In caso di oli e grassi animali o vegetali contenenti quantità notevoli
di colesterolo può essere presente un picco avente tempo di ritenzione identico
al colestanolo. In tali casi occorre analizzare la frazione sterolica in
doppio con e senza standard interno.
5.1.2. Si aggiungono 50 ml di soluzione etanolica di idrossido
di potassio 2 N, si applica il refrigerante a ricadere e si scalda a leggera
ebollizione su bagnomaria sotto continua energica agitazione, fino a saponificazione
avvenuta (la soluzione diviene limpida). Si continua il riscaldamento ancora
per 20 minuti, quindi si aggiungono 50 ml di acqua distillata facendoli
scendere dall'alto del refrigerante, si stacca il refrigerante e si raffredda
il matraccio a circa 30°C.
5.1.3. Si travasa il contenuto del matraccio quantitativamente,
in un imbuto separatore da 500 ml, aiutandosi con acqua distillata, a più
riprese, impiegandone complessivamente circa 50 ml. Si aggiungono circa
80 ml di etere etilico, si agita energicamente per circa 30 secondi e si
lascia stratificare (nota 1). Si separa la fase acquosa sottostante raccogliendola
in un secondo imbuto separatore. Sulla fase acquosa si effettuano ancora
due estrazioni, con le stesse modalità, impiegando ogni volta 60-70 ml di
etere etilico.
Nota 1 - Eventuali emulsioni possono essere eliminate aggiungendo, mediante
spruzzetta, piccole quantità di alcool etilico o metilico.

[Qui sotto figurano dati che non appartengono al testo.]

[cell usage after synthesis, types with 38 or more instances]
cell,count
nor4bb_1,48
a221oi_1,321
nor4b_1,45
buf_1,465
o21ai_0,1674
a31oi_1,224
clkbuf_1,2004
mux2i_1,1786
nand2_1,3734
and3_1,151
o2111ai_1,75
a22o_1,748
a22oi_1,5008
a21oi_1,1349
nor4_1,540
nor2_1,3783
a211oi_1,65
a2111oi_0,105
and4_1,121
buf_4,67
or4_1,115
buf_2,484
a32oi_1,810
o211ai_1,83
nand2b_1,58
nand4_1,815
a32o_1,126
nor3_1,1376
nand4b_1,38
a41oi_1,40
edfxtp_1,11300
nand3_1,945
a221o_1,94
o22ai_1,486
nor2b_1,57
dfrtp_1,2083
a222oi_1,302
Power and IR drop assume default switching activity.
[config.mk]
export PLATFORM = sky130hd
export DESIGN_NAME = keyboard_wrapper
export DESIGN_NICKNAME = keyboard_wrapper
export VERILOG_FILES = /design/flow/design.v
export SDC_FILE = /design/flow/constraint.sdc
export NUM_CORES = 4
export LEC_CHECK = 1
export CORE_UTILIZATION = 40
[constraint.sdc]
current_design keyboard_wrapper

set clk_period 5.4
set clk_io_pct 0.2

create_clock -name clk0 -period $clk_period [get_ports {PS2_CLOCK}]
create_clock -name clk1 -period $clk_period [get_ports {clk}]

set non_clock_inputs [all_inputs -no_clocks]
set_input_delay [expr $clk_period * $clk_io_pct] -clock clk0 $non_clock_inputs
set_output_delay [expr $clk_period * $clk_io_pct] -clock clk0 [all_outputs]
[design.v]
module keyboard_wrapper(keycode, breakcode, is_pressed_yeah, PS2_DATA, PS2_CLOCK, clk, rst, state, keycode_wire, seg0, seg1);
	input clk, rst;
	input PS2_DATA;
	input PS2_CLOCK;
	output wire [7:0] keycode_wire;
	output reg [7:0] keycode;
	output reg [15:0] breakcode;
	output reg [1:0] state;
	reg [1:0] next_state;
	output wire is_pressed_yeah;
	wire is_pressed;  
	parameter 	GET_MAKE 		= 2'h0,
					GET_BREAK		= 2'h1,
					GET_MAKE_END 	= 2'h2,
					INIT				= 2'h3;
	keyboard keyboard(keycode_wire, is_pressed, PS2_DATA, PS2_CLOCK, clk, rst);
	assign is_pressed_yeah = (state == GET_MAKE_END && is_pressed) ? 1 : 0;
	output [6:0] seg0, seg1;
	seven_seg seven_seg0(keycode[3:0], seg0);
	seven_seg seven_seg1(keycode[7:4], seg1);
	initial begin
		state <= GET_MAKE;
	end
	always@(posedge clk) begin
		state <= next_state;
	end
	always@(*) begin
		case(state)
			INIT: begin
				if(is_pressed) begin
					next_state = GET_MAKE;
				end
				else begin
					next_state = INIT;
				end
			end
			GET_MAKE: begin
				if(is_pressed) begin
					next_state = GET_BREAK;
				end
				else begin
					next_state = GET_MAKE;
				end
			end
			GET_BREAK: begin
				if(is_pressed) begin
					next_state = GET_MAKE_END;
				end
				else begin
					next_state = GET_BREAK;
				end
			end
			GET_MAKE_END: begin
				if(is_pressed) begin
					next_state = GET_MAKE;
				end
				else begin
					next_state = GET_MAKE_END;
				end
			end
			default: next_state = GET_MAKE;
		endcase
	end
	always@(posedge clk) begin
		case(state)
			GET_MAKE: begin
				if(is_pressed) keycode <= keycode_wire;
			end
			GET_BREAK: begin
				if(is_pressed) begin
					if(keycode_wire == 8'hF0) begin
						breakcode[15:8] <= keycode_wire;
					end
					else begin
						breakcode <= 0;
						keycode <= 0;
					end
				end
			end
			GET_MAKE_END: begin
				if(is_pressed) breakcode[7:0] <= keycode_wire;
			end
		endcase
	end
endmodule
module keyboard(keycode, is_pressed, PS2_DATA, PS2_CLOCK, clk, rst);
	parameter READY = 2'b00,
				 GRAB  = 2'b01,
				 PARITY = 2'b10,
				 DONE  = 2'b11;
	input clk, rst;
	input PS2_DATA, PS2_CLOCK;
	output reg [7:0] keycode;
	output reg is_pressed;
	reg is_pressed_prev;
	reg [1:0] state;
	reg [2:0] index;
	reg [7:0] data;
	reg did_send_pulse;
	reg counter_start;
	reg [15:0] counter;
	reg ps2_clk_prev;
	wire rst_wire;
	assign rst_wire = rst & !(!is_pressed && is_pressed_prev);
	always@(posedge clk or negedge rst) begin
		if(rst == 0) begin
			counter <= 0;
			counter_start <= 0;
			is_pressed <= 0;
			is_pressed_prev <= 0;
		end
		else begin
			is_pressed_prev <= is_pressed;
			ps2_clk_prev <= PS2_CLOCK;
			if(counter == 16'd50000) is_pressed <= 1;
			else is_pressed <= 0;
			if(!counter_start && !PS2_CLOCK && ps2_clk_prev) begin
				counter_start <= 1;
				is_pressed <= 0;
			end
			else if(counter_start) begin
				counter <= counter + 16'b1;
				if(counter == 16'd50000) begin
					counter <= 0;
					counter_start <= 0;
				end
			end
		end
	end
	always@(negedge PS2_CLOCK or negedge rst_wire) begin
		if(rst_wire == 0) begin
			state <= READY;
			index <= 0;
			keycode <= 0;
			data <= 0;
		end
		else begin
			case (state)
				READY: begin
					state <= GRAB;
				end
				GRAB: begin
					if(index == 7) begin
						data <= (data >> 1) | (PS2_DATA << 7);
						index <= 0;
						state <= PARITY;
					end
					else begin
						data <= (data >> 1) | (PS2_DATA << 7);
						index <= index + 3'b1;
					end
				end
				PARITY: begin
					state <= DONE;
				end
				DONE: begin
					state <= READY;
					keycode <= data;
					data <= 0;
					index <= 0;
				end
			endcase
		end
	end
endmodule
module seven_seg(in,a, b, c, d, e, f, g);
	input [3:0] in;
	output a, b, c, d, e, f, g;
	assign a = !((in[2] & in[1]) | (!in[3] & in[1]) | (in[3] & !in[0]) | (!in[3] & in[2] & in[0]) | (in[3] & !in[2] & !in[1]) | (!in[2] & !in[1] & !in[0]));
	assign b = !((!in[3] & !in[2]) | (!in[3] & in[1] & in[0]) | (!in[3] & !in[1] & !in[0]) | (in[3] & !in[1] & in[0]) | (!in[2] & !in[1]) | (!in[2] & in[1] & !in[0]));
	assign c = !((!in[3] & !in[1]) | (!in[3] & !in[2] & in[1] & in[0]) | (!in[3] & in[2]) | (in[3] & !in[2]) | (!in[1] & in[0]));
	assign d = !((!in[3] & !in[2] & !in[1] & !in[0]) | (!in[3] & !in[2] & in[1]) | (in[2] & !in[1] & in[0]) | (in[3] & !in[1] & !in[0]) | (in[3] & !in[2] & in[1] & in[0]) | (in[2] & in[1] & !in[0]));
	assign e = !((in[1] & !in[0]) | (in[3] & in[2]) | (!in[2] & !in[1] & !in[0]) | (in[3] & in[1]));
	assign f = !((in[3] & !in[2]) | (in[3] & in[1]) | (in[2] & !in[0]) | (!in[3] & !in[1] & !in[0]) | (!in[3] & in[2] & !in[1]));
	assign g = !((!in[3] & !in[2] & in[1]) | (in[1] & !in[0]) | (in[3] & !in[2]) | (in[3] & in[2] & in[0]) | (!in[3] & in[2] & !in[1]));
endmodule
[run.sh]
#!/bin/bash
# OpenROAD 26Q1-2900-gdf79404cd8, Yosys 0.63+post, stock flow scripts
make -C /OpenROAD-flow-scripts/flow DESIGN_CONFIG=/design/flow/config.mk WORK_HOME=/design/flow/orfs finish
==> results.toml <==
# synthesis and place-and-route metrics
[yosys]
netlist.area_leader.share_pct = 25.2
ys_types = 41
flop_cell = "edfxtp_1"
yosys_warnings = 4
ys_ff = 69
async_reset_ff_share_pct = 60.9
syn_area_sq_mm = 0.00298
synthCells = 235
yosys.stat.seqShare_pct = 61.9
synth_area_per_cell_sq_um = 12.7
largest_area_cell = "edfxtp_1"
enable_flop_cells = 25
ys_chip_area_sq_mm = 0.00298
area_leaders = "edfxtp_1 (25%), dfrtn_1 (19%), dfrtp_1 (16%)"
ys_cells = 235

[pwr]
leakagePower_uw = 0.00156
clock_power_share_pct = 38.2
peakVddDrop_v = 0.000218
seq_power_share_pct = 51.7
p_int_uw = 904
power.total_uw = 1200
p_per_area_mw_per_mm2 = 323
switchingPower_uw = 298
p_comb_share_pct = 10.0
swShare_pct = 24.8

[worst_hold_path]
worstHoldPathType = "flop to flop"
min_from = "keyboard.state[1]"
worstHoldPathCells = 0
min_to = "keyboard.state[3]"

[route]
routed_wl_microns = 4790
ant_nets = 0
drc_errors = 0
antennaDiodeCount = 0
dr.pass1.iters = 4
vias_per_cell = 4.50
avgRoutedWirePerCell_microns = 12.1
vias = 1773
drtIter0Drc = 101

[floorplanning]
num_rows = 31
core_region_area_sq_mm = 0.00721
io_pins = 53
fp_util_pct = 41.2
dieHeight_microns = 88.2
die_area_sq_mm = 0.00779
fp.dieW_microns = 88.2

[layout]
syn2layout_area_growth_pct = 25.0
fillers = 638
drive_above_1_share_pct = 14.6

[worst_setup_path]
rr_worst_depth = 3
timing.rr.end = "breakcode[2]"
critPathCaptureType = "output pin"
path_max_fanout = 5
crit_family = "buffers and inverters"
slowest_stage = "clkdlybuf4s50_1"
required_ns = 4.32
r2r_slack_ns = 0.75
path_class = "flop to output pin"
max_stage_delay_ns = 0.49
cp-start-kind = "flop"
worst_ep_arrival_time_ns = 4.03
rr_startpoint = "keyboard.keycode[1]"
cp_cell_sequence = "clkdlybuf4s50_1"
crit_buf_inv = 1

[run]
max_cap_violations = 0
warnings = 30

[sta]
hold_violations = 0
drv_slew = 0
rsz0062_at_grt = "false"
worst_pin_slew_ns = 0.812
setup_tns_ns = 0
setup_violations = 0
skew_ns = 0.0485
slew_headroom_pct = 45.8

[cts]
path_clk_slew_ns = 0.05
cts_resized = 0
cts_hold_buf = 0
cts_tree = "done"
postCtsSetupRepairBufs = 0

[global_routing]
grt_max_degree = 21
first_global_vias = 1706
grt_pass1_wl_microns = 7780
grt.overflow.total = 0
groute.usage.overall_pct = 13.7
antenna_found_initial = 0

[placement]
gp_congestion = 0.772
numPortBuffers = 39
dp_hpwl_microns = 3390

[outcome]
outcome = "finished, final reports clean"
stage by stage:
stage | cells | hold WS (ns) | worst slack [ns] | util (%) | instance area (sq um)
floorplan | 250 | 0.0989 | 0.292 | - | 3030
finish | 394 | 0.299 | 0.288 | 51.5 | 3720
detailed placement | 370 | 0.0989 | 0.676 | 47.7 | 3440
global placement | 370 | 0.0989 | 0.685 | 47.7 | 3440
global route | 394 | 0.305 | 0.199 | 51.5 | 3720
CTS | 394 | 0.301 | 0.263 | 51.5 | 3720
layout by cell type (no fill, tap or decap), drive strengths merged, types with 11 or more instances in the layout:
| cell type | synthesis | final |
|---|---|---|
| clkdlybuf4s50 | 0 | 39 |
| mux2i | 13 | 13 |
| xnor2 | 11 | 11 |
| nor2 | 26 | 26 |
| dfrtp | 19 | 19 |
| clkbuf | 3 | 21 |
| edfxtp | 25 | 25 |
| and2 | 19 | 19 |
| conb | 1 | 16 |
| dfrtn | 22 | 22 |
synth_stat cells, types with 3 or more instances:
cell type   n
ha_1        4
buf_4      14
nand3_1     5
a21oi_1     3
nand2_1    10
xor2_1      4
and2_1     18
xnor2_1    11
inv_1       8
clkbuf_1    3
nor2_2      6
o21ai_0     3
nor2_1     20
mux2i_1    13
nor3_1      6
dfrtp_1    19
dfrtn_1    22
mux2_2      8
nand4_1     7
edfxtp_1   25
state kept, by name, summed over array words and instances (netlist names):
signal,flops
breakcode,16
keyboard.data,8
keycode,8
keyboard.counter_start,1
keyboard.is_pressed_prev,1
keyboard.state,4
state,2
keyboard.ps2_clk_prev,1
keyboard.index,3
keyboard.is_pressed,1
keyboard.counter,16
keyboard.keycode,8
power by group through the flow:
| stage | combinational (uW) | clock, uW | sequential [uW] |
|---|---|---|---|
| after global routing | 140 | 507 | 629 |
| after CTS | 123 | 481 | 622 |
| final | 121 | 460 | 622 |
cell type report:
| class | count | area (sq um) | share of cell area (%) |
|---|---|---|---|
| clock buffer | 21 | 259 | 6.96 |
| clock inverter | 4 | 22.5 | 0.606 |
| inverter | 7 | 26.3 | 0.707 |
| multi-input combinational | 153 | 1030 | 27.6 |
| sequential | 69 | 1840 | 49.6 |
| tap | 99 | 124 | 3.33 |
| timing repair buffer | 41 | 418 | 11.2 |
how the worst max path moves through the flow:
stage                          startpoint         endpoint  slack [ns]  cells after the start
after CTS             keyboard.keycode[4]  keycode_wire[4]        0.26                      1
after global routing  keyboard.keycode[7]  keycode_wire[7]        0.20                      1
final                 keyboard.keycode[4]  keycode_wire[4]        0.29                      1
cells by family after synthesis:
family | share of synthesized area (%)
flops | 61.9
compound gates | 2.23
other cells | 0.126
simple gates | 16.6
fa+ha+maj | 1.68
buf+inv | 5.59
xor+xnor | 4.42
mux | 7.40
routing by layer:
layer / wire length (microns) / share of wire [%] / global-route usage (%)
met4: 74 / 1.5 / 4.11
met1: 2210 / 46 / 20.4
met5: 0 / 0 / 0
met2: 2180 / 46 / 19.5
met3: 317 / 6.6 / 5.30
No activity file was given, so power comes from the tool's default toggle rates.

5.1.4. Si riuniscono gli estratti eterei in un unico imbuto
separatore e si lavano con acqua distillata (50 ml per volta) fino a reazione
neutra delle acque di lavaggio. Eliminata l'acqua di lavaggio, si essicca
con solfato di sodio anidro e si filtra, su solfato sodico anidro, in un
matraccio da 250 ml previamente pesato, lavando imbuto e filtro con piccole
quantità di etere etilico.
5.1.5. Si distilla l'etere fino a pochi ml, quindi si porta
a secco sotto leggero vuoto o in corrente di azoto, si completa l'essiccamento
in stufa a 100°C per un quarto d'ora circa e, dopo raffreddamento in essiccatore,
si pesa.
5.2. Separazione della frazione sterolica.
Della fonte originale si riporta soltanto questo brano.